Joachim Smollich (Rehovot / IL), Shiri Karagach (Rehovot / IL), Ofir Atrakchi (Rehovot / IL), Tamar Geiger (Rehovot / IL)
Tumour heterogeneity is the mayor cause of ineffective cancer therapies, contributing to treatment resistance and metastatic progression. The intricate cellular diversity within tumours, metastases, and patient populations underscores the need advanced measurement technologies at single cell resolution. Despite significant progress in genomic and transcriptomic analyses, the comprehensive characterization of tumour proteomic heterogeneity remains elusive. Contemporary methodologies, particularly in single-cell proteomics (SCP), are facing diverse challenges. Technical barries are the ultra-low sample amounts, lack of sample amplification and very limited high throughput sample acquisition options. Biological challenges include sample complexity and heterogeneity. As a prerequisite for biological meaningful and technical reliable (single cell) sample experiments tackling the tumour heterogeneity new methods for the acquisition of thousands of single (cell) samples are needed.

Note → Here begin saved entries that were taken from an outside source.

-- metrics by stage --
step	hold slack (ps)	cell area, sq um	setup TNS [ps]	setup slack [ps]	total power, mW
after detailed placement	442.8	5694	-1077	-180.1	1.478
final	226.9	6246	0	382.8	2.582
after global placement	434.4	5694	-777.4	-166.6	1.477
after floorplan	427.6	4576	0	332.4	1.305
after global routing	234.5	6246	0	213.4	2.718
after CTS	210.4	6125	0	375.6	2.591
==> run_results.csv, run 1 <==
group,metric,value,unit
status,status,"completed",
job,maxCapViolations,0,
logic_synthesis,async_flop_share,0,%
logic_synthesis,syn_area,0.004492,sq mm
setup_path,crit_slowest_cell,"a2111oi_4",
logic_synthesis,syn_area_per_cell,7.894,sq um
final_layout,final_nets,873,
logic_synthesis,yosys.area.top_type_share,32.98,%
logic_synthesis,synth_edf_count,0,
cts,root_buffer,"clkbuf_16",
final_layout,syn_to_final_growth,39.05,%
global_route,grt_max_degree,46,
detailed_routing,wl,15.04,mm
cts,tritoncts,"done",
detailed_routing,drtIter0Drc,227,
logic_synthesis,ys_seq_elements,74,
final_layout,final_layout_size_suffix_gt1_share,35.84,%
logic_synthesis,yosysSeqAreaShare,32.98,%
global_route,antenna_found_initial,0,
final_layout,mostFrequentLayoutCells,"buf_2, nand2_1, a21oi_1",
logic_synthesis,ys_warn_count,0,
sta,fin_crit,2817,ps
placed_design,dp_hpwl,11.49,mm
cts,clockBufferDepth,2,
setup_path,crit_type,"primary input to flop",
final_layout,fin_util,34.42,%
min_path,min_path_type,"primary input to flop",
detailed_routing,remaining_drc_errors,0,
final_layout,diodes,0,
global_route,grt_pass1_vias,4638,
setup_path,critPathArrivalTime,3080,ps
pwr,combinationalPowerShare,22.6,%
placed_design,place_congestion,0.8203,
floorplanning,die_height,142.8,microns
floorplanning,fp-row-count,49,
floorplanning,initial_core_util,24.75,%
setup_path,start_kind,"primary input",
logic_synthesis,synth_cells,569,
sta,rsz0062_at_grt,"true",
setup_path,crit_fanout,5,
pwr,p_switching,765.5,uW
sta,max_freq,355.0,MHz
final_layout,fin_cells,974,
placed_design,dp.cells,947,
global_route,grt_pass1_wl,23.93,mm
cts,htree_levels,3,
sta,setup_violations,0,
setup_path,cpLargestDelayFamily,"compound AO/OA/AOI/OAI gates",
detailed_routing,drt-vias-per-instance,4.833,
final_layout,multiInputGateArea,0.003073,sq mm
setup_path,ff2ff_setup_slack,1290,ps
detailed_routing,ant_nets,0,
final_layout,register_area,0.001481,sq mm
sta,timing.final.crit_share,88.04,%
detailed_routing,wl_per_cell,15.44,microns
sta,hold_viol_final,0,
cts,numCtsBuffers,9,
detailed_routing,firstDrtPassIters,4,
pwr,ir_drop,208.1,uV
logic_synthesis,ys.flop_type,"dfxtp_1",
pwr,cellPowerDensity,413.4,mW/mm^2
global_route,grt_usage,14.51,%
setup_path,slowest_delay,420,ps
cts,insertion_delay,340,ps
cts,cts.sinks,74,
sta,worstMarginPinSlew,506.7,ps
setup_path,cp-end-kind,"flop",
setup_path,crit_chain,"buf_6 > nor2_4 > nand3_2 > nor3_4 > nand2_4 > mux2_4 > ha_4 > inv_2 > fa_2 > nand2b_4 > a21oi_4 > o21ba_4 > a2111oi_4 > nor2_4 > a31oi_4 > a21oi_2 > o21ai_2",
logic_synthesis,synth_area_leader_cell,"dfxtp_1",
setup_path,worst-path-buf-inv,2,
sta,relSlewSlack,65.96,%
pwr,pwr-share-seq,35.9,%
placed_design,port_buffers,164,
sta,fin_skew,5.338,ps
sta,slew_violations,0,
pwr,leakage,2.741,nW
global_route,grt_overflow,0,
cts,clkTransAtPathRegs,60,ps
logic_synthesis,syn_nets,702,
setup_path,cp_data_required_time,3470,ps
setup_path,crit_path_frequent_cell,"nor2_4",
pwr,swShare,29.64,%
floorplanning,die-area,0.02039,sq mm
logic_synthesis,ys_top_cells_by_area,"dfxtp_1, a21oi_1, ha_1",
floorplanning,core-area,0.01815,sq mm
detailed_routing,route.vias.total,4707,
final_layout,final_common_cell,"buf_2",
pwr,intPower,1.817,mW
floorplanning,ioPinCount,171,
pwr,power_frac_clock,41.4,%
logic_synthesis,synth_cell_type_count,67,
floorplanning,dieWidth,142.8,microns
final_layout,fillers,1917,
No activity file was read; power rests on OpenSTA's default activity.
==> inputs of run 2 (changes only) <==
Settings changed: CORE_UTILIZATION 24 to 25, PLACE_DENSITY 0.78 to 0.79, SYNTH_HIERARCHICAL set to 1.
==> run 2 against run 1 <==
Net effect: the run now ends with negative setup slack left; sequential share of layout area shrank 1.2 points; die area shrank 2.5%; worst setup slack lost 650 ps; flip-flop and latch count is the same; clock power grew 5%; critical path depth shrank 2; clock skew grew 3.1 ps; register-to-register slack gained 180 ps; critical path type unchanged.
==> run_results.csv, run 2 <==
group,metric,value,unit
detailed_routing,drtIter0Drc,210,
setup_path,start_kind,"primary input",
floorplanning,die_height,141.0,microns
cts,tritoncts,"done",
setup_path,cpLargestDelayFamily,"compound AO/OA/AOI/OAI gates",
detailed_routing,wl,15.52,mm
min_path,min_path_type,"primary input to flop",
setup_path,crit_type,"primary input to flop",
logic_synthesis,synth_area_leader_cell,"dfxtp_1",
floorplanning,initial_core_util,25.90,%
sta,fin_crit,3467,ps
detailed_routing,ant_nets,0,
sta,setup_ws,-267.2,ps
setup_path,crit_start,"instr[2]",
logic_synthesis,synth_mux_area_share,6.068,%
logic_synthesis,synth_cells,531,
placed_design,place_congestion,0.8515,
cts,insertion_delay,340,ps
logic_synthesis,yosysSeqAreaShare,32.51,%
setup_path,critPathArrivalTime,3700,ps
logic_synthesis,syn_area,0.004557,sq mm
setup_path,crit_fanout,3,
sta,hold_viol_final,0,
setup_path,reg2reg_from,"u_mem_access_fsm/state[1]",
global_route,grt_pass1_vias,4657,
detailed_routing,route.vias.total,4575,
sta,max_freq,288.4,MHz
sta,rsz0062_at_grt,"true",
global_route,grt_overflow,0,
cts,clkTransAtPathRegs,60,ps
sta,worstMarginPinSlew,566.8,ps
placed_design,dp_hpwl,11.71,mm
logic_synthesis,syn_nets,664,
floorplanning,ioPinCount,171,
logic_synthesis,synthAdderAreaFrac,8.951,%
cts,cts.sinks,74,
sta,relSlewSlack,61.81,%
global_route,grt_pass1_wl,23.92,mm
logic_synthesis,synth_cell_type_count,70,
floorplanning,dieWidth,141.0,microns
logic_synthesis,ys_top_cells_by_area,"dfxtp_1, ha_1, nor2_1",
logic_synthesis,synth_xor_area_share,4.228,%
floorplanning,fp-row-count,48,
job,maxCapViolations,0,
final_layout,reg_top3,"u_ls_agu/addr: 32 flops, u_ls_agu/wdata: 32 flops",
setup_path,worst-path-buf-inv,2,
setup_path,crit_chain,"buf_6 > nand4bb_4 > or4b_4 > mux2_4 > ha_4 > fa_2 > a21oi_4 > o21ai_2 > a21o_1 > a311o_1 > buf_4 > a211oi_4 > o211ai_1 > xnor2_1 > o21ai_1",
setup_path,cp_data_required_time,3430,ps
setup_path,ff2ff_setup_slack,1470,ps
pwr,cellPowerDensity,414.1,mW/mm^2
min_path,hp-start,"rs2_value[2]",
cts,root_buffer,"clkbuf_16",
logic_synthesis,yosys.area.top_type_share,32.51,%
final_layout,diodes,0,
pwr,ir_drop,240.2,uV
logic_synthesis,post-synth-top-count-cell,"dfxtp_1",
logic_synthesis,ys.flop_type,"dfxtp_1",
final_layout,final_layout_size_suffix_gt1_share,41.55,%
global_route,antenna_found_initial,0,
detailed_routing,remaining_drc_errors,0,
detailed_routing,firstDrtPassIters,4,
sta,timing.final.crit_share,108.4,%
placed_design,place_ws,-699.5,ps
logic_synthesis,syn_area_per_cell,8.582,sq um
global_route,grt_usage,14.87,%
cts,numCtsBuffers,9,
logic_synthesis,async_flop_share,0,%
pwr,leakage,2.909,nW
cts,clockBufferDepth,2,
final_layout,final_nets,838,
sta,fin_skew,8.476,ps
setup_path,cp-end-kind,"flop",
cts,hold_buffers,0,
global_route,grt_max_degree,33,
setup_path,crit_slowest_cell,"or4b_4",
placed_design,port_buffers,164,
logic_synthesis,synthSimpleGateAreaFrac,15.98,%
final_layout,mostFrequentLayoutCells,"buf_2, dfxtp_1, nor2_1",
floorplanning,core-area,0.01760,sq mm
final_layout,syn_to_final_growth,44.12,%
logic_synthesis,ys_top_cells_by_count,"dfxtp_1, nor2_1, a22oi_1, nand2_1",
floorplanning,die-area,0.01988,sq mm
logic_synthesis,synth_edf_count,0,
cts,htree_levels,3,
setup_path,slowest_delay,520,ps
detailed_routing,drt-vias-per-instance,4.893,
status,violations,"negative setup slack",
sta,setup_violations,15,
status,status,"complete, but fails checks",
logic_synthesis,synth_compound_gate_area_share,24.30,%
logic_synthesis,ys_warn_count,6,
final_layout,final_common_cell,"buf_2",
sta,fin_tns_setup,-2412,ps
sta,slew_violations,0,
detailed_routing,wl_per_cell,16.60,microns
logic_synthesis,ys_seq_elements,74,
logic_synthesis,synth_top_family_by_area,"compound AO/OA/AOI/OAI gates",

To meet this technical demand, we exploited current state-of-the-art single-cell mass spectrometry acquisition methods and ultra-low sample processing workflows to overcome these challenges. By overcoming existing barriers, we established a robust and automated framework for single-cell mass spectrometry-based proteomics allowing mass spectrometry-based proteomics experiments of heterogeneous tumour samples. The established SCP workflow enables identification of more than 3000 protein ID from a single cell. Furthermore, usage of low- binding 1536 well culture microplates and semi-automated sample loading allows processing of hundreds of single cell samples in a robust and time-efficient manner. Finally, exploiting the concept of dimethyl labeling of single cell samples and the miniaturization of the labeling workflow doubles sample throughput without any significant decrease in protein identification.
The presented advancements in mass spectrometry-based SCP like automated sample processing, advanced mass spectrometry-based workflows and multiplexed sample acquisition methods hold promise for future translational cancer research. The presented improvements may contribute to a more complete understanding of proteomic tumour heterogeneity at a single cell resolution. In addition, implemented automation and enhanced throughput capabilities will further expedite the analysis of large cohorts of heterogeneous tumour samples.